と、その時。撃退士の前方から駆けて来る人影。
英斗である。
黒百合は戦場圏外に脱出した。彼女に関しては渚が付いている。だが味方本軍が撤退に手間取っている。その事を現より連絡を受け、手助けの為に駆けて来たのだ。

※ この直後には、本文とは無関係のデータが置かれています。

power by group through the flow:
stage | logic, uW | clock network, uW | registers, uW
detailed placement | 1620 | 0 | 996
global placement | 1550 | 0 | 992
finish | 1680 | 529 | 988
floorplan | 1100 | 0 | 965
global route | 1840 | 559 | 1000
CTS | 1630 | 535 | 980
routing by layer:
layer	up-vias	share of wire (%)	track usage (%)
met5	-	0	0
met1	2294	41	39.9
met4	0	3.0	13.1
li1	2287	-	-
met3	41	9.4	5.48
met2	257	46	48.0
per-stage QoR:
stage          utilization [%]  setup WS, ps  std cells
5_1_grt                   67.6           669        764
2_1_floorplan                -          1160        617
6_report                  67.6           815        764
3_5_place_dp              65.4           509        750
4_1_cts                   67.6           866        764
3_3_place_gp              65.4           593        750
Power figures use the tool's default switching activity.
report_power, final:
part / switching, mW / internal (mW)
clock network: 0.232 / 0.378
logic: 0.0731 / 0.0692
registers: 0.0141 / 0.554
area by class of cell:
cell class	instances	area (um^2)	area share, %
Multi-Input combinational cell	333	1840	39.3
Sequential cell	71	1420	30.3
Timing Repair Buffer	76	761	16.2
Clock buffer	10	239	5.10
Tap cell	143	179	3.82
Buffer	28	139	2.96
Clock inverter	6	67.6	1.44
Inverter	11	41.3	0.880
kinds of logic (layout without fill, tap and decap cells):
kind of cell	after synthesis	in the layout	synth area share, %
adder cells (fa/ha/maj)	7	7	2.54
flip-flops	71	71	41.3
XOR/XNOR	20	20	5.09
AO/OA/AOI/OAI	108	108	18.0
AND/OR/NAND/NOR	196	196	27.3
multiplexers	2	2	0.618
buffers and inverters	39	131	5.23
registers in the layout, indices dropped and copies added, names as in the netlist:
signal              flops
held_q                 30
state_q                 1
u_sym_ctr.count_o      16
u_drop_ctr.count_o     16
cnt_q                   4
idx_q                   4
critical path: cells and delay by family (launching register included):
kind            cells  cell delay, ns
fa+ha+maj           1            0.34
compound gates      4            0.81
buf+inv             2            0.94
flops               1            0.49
`src/rtl/adc8_conv_sequencer.sv`:
```
// adc8_conv_sequencer
//
// Conversion controller for one 8-bit rectifier ADC (battery voltage or current).
// Issues CONVST on a fixed period, waits for the synchronized falling edge of EOC,
// captures the data bus, publishes each sample with a one-cycle strobe and keeps a
// running block average over 2^AVG_LOG2 good samples. A conversion whose EOC never
// arrives sets a sticky timeout flag and is left out of the average.
//
// Parameters:
//   CONV_PERIOD   cycles between CONVST rising edges
//   CONVST_WIDTH  cycles CONVST is held high
//   EOC_TIMEOUT   max cycles spent waiting for EOC
//                 (CONVST_WIDTH + EOC_TIMEOUT + 2 < CONV_PERIOD)
//   AVG_LOG2      log2 of samples per average, 1..4
//
// Ports:
//   i_CLK           system clock (clk_100M)
//   i_RST           asynchronous active-low reset
//   i_enable        run conversions while high
//   i_clr_timeout   single-cycle pulse, clears o_timeout (a coincident timeout wins)
//   i_EOC           ADC end-of-conversion, asynchronous, falling edge = data valid
//   i_DATA          ADC data bus, stable while EOC is low
//   o_CONVST        conversion start, active high, registered
//   o_sample        last captured sample
//   o_sample_valid  one-cycle strobe when o_sample updates
//   o_avg           last block average (truncated)
//   o_avg_valid     one-cycle strobe when o_avg updates
//   o_timeout       sticky missed-EOC flag

module adc8_conv_sequencer #(
  parameter int unsigned CONV_PERIOD  = 1000,
  parameter int unsigned CONVST_WIDTH = 10,
  parameter int unsigned EOC_TIMEOUT  = 500,
  parameter int unsigned AVG_LOG2     = 2
) (
  input  logic       i_CLK,
  input  logic       i_RST,
  input  logic       i_enable,
  input  logic       i_clr_timeout,
  input  logic       i_EOC,
  input  logic [7:0] i_DATA,
  output logic       o_CONVST,
  output logic [7:0] o_sample,
  output logic       o_sample_valid,
  output logic [7:0] o_avg,
  output logic       o_avg_valid,
  output logic       o_timeout
);

  localparam int unsigned PCNT_W = $clog2(CONV_PERIOD);
  localparam int unsigned TCNT_W = $clog2(EOC_TIMEOUT + 1);
  localparam int unsigned ACC_W  = 8 + AVG_LOG2;

  localparam logic [PCNT_W-1:0] PERIOD_LAST = PCNT_W'(CONV_PERIOD - 1);
  localparam logic [PCNT_W-1:0] WIDTH_LAST  = PCNT_W'(CONVST_WIDTH - 1);
  localparam logic [TCNT_W-1:0] TMO_LAST    = TCNT_W'(EOC_TIMEOUT - 1);

  localparam logic [2:0] StIdle    = 3'd0;
  localparam logic [2:0] StStart   = 3'd1;
  localparam logic [2:0] StWaitEoc = 3'd2;
  localparam logic [2:0] StCapture = 3'd3;
  localparam logic [2:0] StHold    = 3'd4;

  // EOC synchronizer and edge detector; idle-high so reset never fakes an edge.
  logic eoc_s1_q, eoc_s2_q, eoc_p_q;
  logic eoc_fall;

  always_ff @(posedge i_CLK or negedge i_RST) begin
    if (!i_RST) begin
      eoc_s1_q <= 1'b1;
      eoc_s2_q <= 1'b1;
      eoc_p_q  <= 1'b1;
    end else begin
      eoc_s1_q <= i_EOC;
      eoc_s2_q <= eoc_s1_q;
      eoc_p_q  <= eoc_s2_q;
    end
  end

  assign eoc_fall = eoc_p_q & ~eoc_s2_q;

  logic [2:0]          state_q, state_d;
  logic [PCNT_W-1:0]   pcnt_q, pcnt_d;
  logic [TCNT_W-1:0]   tcnt_q, tcnt_d;
  logic [ACC_W-1:0]    acc_q, acc_d;
  logic [AVG_LOG2-1:0] cnt_q, cnt_d;
  logic                convst_q, convst_d;
  logic [7:0]          sample_q, sample_d;
  logic                sample_valid_q, sample_valid_d;
  logic [7:0]          avg_q, avg_d;
  logic                avg_valid_q, avg_valid_d;
  logic                timeout_q, timeout_d;
  logic [ACC_W-1:0]    sum;

  // Accumulator plus the sample being captured; cannot overflow ACC_W bits because
  // at most 2^AVG_LOG2 samples of 255 are ever summed.
  assign sum = acc_q + ACC_W'(i_DATA);

  always_comb begin
    state_d        = state_q;
    pcnt_d         = pcnt_q;
    tcnt_d         = tcnt_q;
    acc_d          = acc_q;
    cnt_d          = cnt_q;
    sample_d       = sample_q;
    sample_valid_d = 1'b0;
    avg_d          = avg_q;
    avg_valid_d    = 1'b0;
    timeout_d      = timeout_q;

    // Clear first so that a timeout in the same cycle overrides it below.
    if (i_clr_timeout) begin
      timeout_d = 1'b0;
    end

    if (!i_enable) begin
      state_d = StIdle;
      pcnt_d  = '0;
      tcnt_d  = '0;
      acc_d   = '0;
      cnt_d   = '0;
    end else begin
      // The period counter free-runs in every active state and only restarts when
      // a new CONVST begins, which keeps the CONVST grid independent of EOC.
      pcnt_d = pcnt_q + PCNT_W'(1);
      case (state_q)
        StIdle: begin
          state_d = StStart;
          pcnt_d  = '0;
        end
        StStart: begin
          if (pcnt_q == WIDTH_LAST) begin
            state_d = StWaitEoc;
            tcnt_d  = '0;
          end
        end
        StWaitEoc: begin
          if (eoc_fall) begin
            state_d = StCapture;
          end else if (tcnt_q == TMO_LAST) begin
            timeout_d = 1'b1;
            state_d   = StHold;
          end else begin
            tcnt_d = tcnt_q + TCNT_W'(1);
          end
        end
        StCapture: begin
          sample_d       = i_DATA;
          sample_valid_d = 1'b1;
          if (cnt_q == '1) begin
            avg_d       = sum[ACC_W-1:AVG_LOG2];
            avg_valid_d = 1'b1;
            acc_d       = '0;
            cnt_d       = '0;
          end else begin
            acc_d = sum;
            cnt_d = cnt_q + AVG_LOG2'(1);
          end
          state_d = StHold;
        end
        StHold: begin
          if (pcnt_q == PERIOD_LAST) begin
            state_d = StStart;
            pcnt_d  = '0;
          end
        end
        default: begin
          state_d = StIdle;
          pcnt_d  = '0;
        end
      endcase
    end
  end

  // Registered so the ADC pin never sees decode glitches.
  assign convst_d = (state_d == StStart);

  always_ff @(posedge i_CLK or negedge i_RST) begin
    if (!i_RST) begin
      state_q        <= StIdle;
      pcnt_q         <= '0;
      tcnt_q         <= '0;
      acc_q          <= '0;
      cnt_q          <= '0;
      convst_q       <= 1'b0;
      sample_q       <= '0;
      sample_valid_q <= 1'b0;
      avg_q          <= '0;
      avg_valid_q    <= 1'b0;
      timeout_q      <= 1'b0;
    end else begin
      state_q        <= state_d;
      pcnt_q         <= pcnt_d;
      tcnt_q         <= tcnt_d;
      acc_q          <= acc_d;
      cnt_q          <= cnt_d;
      convst_q       <= convst_d;
      sample_q       <= sample_d;
      sample_valid_q <= sample_valid_d;
      avg_q          <= avg_d;
      avg_valid_q    <= avg_valid_d;
      timeout_q      <= timeout_d;
    end
  end

  assign o_CONVST       = convst_q;
  assign o_sample       = sample_q;
  assign o_sample_valid = sample_valid_q;
  assign o_avg          = avg_q;
  assign o_avg_valid    = avg_valid_q;
  assign o_timeout      = timeout_q;

endmodule
```
--- config.mk ---
export PLATFORM = sky130hd
export DESIGN_NAME = srl_fill_seq
export DESIGN_NICKNAME = d
export VERILOG_FILES = /design/src/rtl/srl_pkg.sv /design/src/rtl/srl_fill_seq_wrap_counter.sv /design/src/rtl/srl_fill_seq.sv
export SDC_FILE = /design/constraint.sdc
export NUM_CORES = 1
export LEC_CHECK = 0
export ABC_AREA = 1
export BUFFER_PORTS_ARGS = -buffer_cell sky130_fd_sc_hd__buf_2
export CORE_AREA = 2 2 40 42
export CTS_CLUSTER_DIAMETER = 50
export DETAILED_ROUTE_END_ITERATION = 8
export DIE_AREA = 0 0 42 44
export PLACE_DENSITY = 0.72
export SLEW_MARGIN = 10
export SYNTH_ARGS = -nofsm -noshare
export SYNTH_HDL_FRONTEND = slang
export SYNTH_HIERARCHICAL = 1
export SYNTH_SLANG_ARGS = --single-unit
export TNS_END_PERCENT = 20
--- constraint.sdc ---
create_clock -name clk -period 2.4 [get_ports clk]
set_clock_uncertainty 0.05 [all_clocks]
set_input_delay 0.72 -clock clk [delete_from_list [all_inputs] [get_ports clk]]
set_output_delay 0.72 -clock clk [all_outputs]
set_load 0.02 [all_outputs]
<file path="src/rtl/pad_pkg.sv">
// Shared constants and helpers for the pad synchroniser/filter block.
package pad_pkg;

  localparam int unsigned DEF_N_IN        = 5;
  localparam int unsigned DEF_N_OUT       = 1;
  localparam int unsigned DEF_SYNC_STAGES = 2;
  localparam int unsigned DEF_FILT_LEN    = 3;

  // Ceiling log2; returns 0 for inputs of 0 or 1.
  function automatic int unsigned clog2(input int unsigned value);
    int unsigned res;
    int unsigned v;
    res = 0;
    v   = (value > 0) ? value - 1 : 0;
    while (v > 0) begin
      res = res + 1;
      v   = v >> 1;
    end
    return res;
  endfunction

endpackage

</file>
<file path="src/rtl/pad_sync_chan.sv">
// One input channel: synchroniser chain, stability filter and edge pulse generation.
module pad_sync_chan
  import pad_pkg::*;
#(
  parameter int unsigned SYNC_STAGES = DEF_SYNC_STAGES,
  parameter int unsigned FILT_LEN    = DEF_FILT_LEN,
  parameter logic        RST_VAL     = 1'b0
) (
  input  logic clk,
  input  logic rst,
  input  logic bypass,
  input  logic pad_in,
  output logic filt_out,
  output logic rise,
  output logic fall
);

  localparam int unsigned         CNT_W    = clog2(FILT_LEN + 1);
  localparam logic [CNT_W-1:0]    CNT_LAST = CNT_W'(FILT_LEN - 1);

  logic [SYNC_STAGES-1:0] sync_q, sync_d;
  logic                   sync;
  logic [CNT_W-1:0]       cnt_q, cnt_d;
  logic                   filt_q, filt_d;
  logic                   byp_q, byp_d;
  logic                   rise_q, rise_d;
  logic                   fall_q, fall_d;

  assign sync = sync_q[SYNC_STAGES-1];

  // Next-state: counter only runs in filter mode and restarts after any bypass change.
  always_comb begin
    sync_d = {sync_q[SYNC_STAGES-2:0], pad_in};
    cnt_d  = '0;
    filt_d = filt_q;
    byp_d  = bypass;
    if (bypass) begin
      filt_d = sync;
    end else if (!byp_q && (sync != filt_q)) begin
      if (cnt_q == CNT_LAST) begin
        filt_d = sync;
      end else begin
        cnt_d = cnt_q + CNT_W'(1);
      end
    end
    rise_d = filt_d & ~filt_q;
    fall_d = ~filt_d & filt_q;
  end

  always_ff @(posedge clk) begin
    if (rst) begin
      sync_q <= {SYNC_STAGES{RST_VAL}};
      cnt_q  <= '0;
      filt_q <= RST_VAL;
      byp_q  <= 1'b0;
      rise_q <= 1'b0;
      fall_q <= 1'b0;
    end else begin
      sync_q <= sync_d;
      cnt_q  <= cnt_d;
      filt_q <= filt_d;
      byp_q  <= byp_d;
      rise_q <= rise_d;
      fall_q <= fall_d;
    end
  end

  assign filt_out = filt_q;
  assign rise     = rise_q;
  assign fall     = fall_q;

endmodule

</file>
<file path="src/rtl/pad_sync_filter.sv">
// Pad interface: filtered, synchronised input channels plus registered output pad drive.
module pad_sync_filter
  import pad_pkg::*;
#(
  parameter int unsigned     N_IN        = DEF_N_IN,
  parameter int unsigned     N_OUT       = DEF_N_OUT,
  parameter int unsigned     SYNC_STAGES = DEF_SYNC_STAGES,
  parameter int unsigned     FILT_LEN    = DEF_FILT_LEN,
  parameter logic [N_IN-1:0] IN_RST_VAL  = '0
) (
  input  logic             clk,
  input  logic             rst,
  input  logic             bypass,
  input  logic [N_IN-1:0]  pad_in,
  output logic [N_IN-1:0]  filt_out,
  output logic [N_IN-1:0]  rise,
  output logic [N_IN-1:0]  fall,
  input  logic [N_OUT-1:0] core_out,
  input  logic [N_OUT-1:0] core_oe,
  output logic [N_OUT-1:0] pad_out,
  output logic [N_OUT-1:0] pad_oe
);

  for (genvar i = 0; i < int'(N_IN); i++) begin : g_chan
    pad_sync_chan #(
      .SYNC_STAGES (SYNC_STAGES),
      .FILT_LEN    (FILT_LEN),
      .RST_VAL     (IN_RST_VAL[i])
    ) u_chan (
      .clk      (clk),
      .rst      (rst),
      .bypass   (bypass),
      .pad_in   (pad_in[i]),
      .filt_out (filt_out[i]),
      .rise     (rise[i]),
      .fall     (fall[i])
    );
  end

  logic [N_OUT-1:0] pad_out_q, pad_out_d;
  logic [N_OUT-1:0] pad_oe_q, pad_oe_d;

  // Output pads are a straight one-cycle retiming of the core signals.
  always_comb begin
    pad_out_d = core_out;
    pad_oe_d  = core_oe;
  end

  always_ff @(posedge clk) begin
    if (rst) begin
      pad_out_q <= '0;
      pad_oe_q  <= '0;
    end else begin
      pad_out_q <= pad_out_d;
      pad_oe_q  <= pad_oe_d;
    end
  end

  assign pad_out = pad_out_q;
  assign pad_oe  = pad_oe_q;

endmodule

</file>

「どォらぁああああああああああああああああッッ!!」
走る、勢いの、そのまま。速度と堅さと重さを武器に、仕掛けるはアーマーチャージ。奇跡よ起これ、12m。今にも撃退士に追いつかんとしていた五四得をかっ飛ばす。
「逃げるぞ!」
飛び下がる英斗の声に、誰しもが応える。
再びディアボロ達が追いついてくる前に。諏訪とナナシの猛射撃で牽制しながら、撃退士は走り、走り、走りに走り――……
●黒い夜03
「……なんやぁ」
辺枝折 猛鉄がディアボロ『刃隼』によってその場に辿り着いたのは、本当に『ニアミス』と呼べるタイミングだった。ディアボロに乗ったまま周囲を見渡せど、そこには獲物を見失いその場を所在無さげにうろつく五四得と這腕達。撃退士も、黒百合も、居ない。
「なんやぁ……逃げられたんかぁ。まっええかぁ〜。これでまた喧嘩できるっちゅーこっちゃがな」
落胆は欠片も無く。強いて言うなら少し戦いたかったとボヤきながら、『恒久の聖女』の小隊は夜の森から立ち去った。
●絆華
目が覚めたら白い病室だった。朧に開いた黒百合の視界に映っていたのは、彼女を覗き込むナナシの相貌。目が合った。そんなに感情を大げさに表さないナナシであるが、その時確かに、ぱっと表情が華やいだ様に思えた。
見間違える筈がない。
友の、顔だ。
「あ……」
黒百合は思わず起き上がろうとしたが、「まだ寝てて」とナナシに止められ再びベッドに身体を預ける。そのままばつが悪そうに顔を横向ける事で視線を逸らしつつ、いつもの黒百合とは打って変わって弱々しい物言いで言葉を紡いだ。
「その……ご……ごめんなさい……物凄く……」
「いいよ。……友達でしょ?」
安堵や様々な感情を全てひっくるめて、ナナシは微笑む。黒百合が起きるまでずっと隣にいた彼女にとって、親友がこうして目を覚ましてくれた事が何よりも嬉しいのだから。
我侭を言えばもう少しだけ黒百合とこうしていたいのだが――空は夕暮れ。夜が来る。大規模作戦が、始まる。ナナシは往かねばならぬ。『奴ら』とその背後に居る者を 、完膚なきまでに打ち砕く為に。
もう一度ナナシは真っ直ぐ友と目を合わせた。その手を、ぎゅっと握り締める。
「……行って来るわね、黒百合さん」
「えぇ。行ってらっしゃい、ナナシさん」
握り返された体温。
必ず戻る、信じて待つと交わした誓い。
そして――踵を返した悪魔の少女は、戦場<楽園>に向けて歩を進める。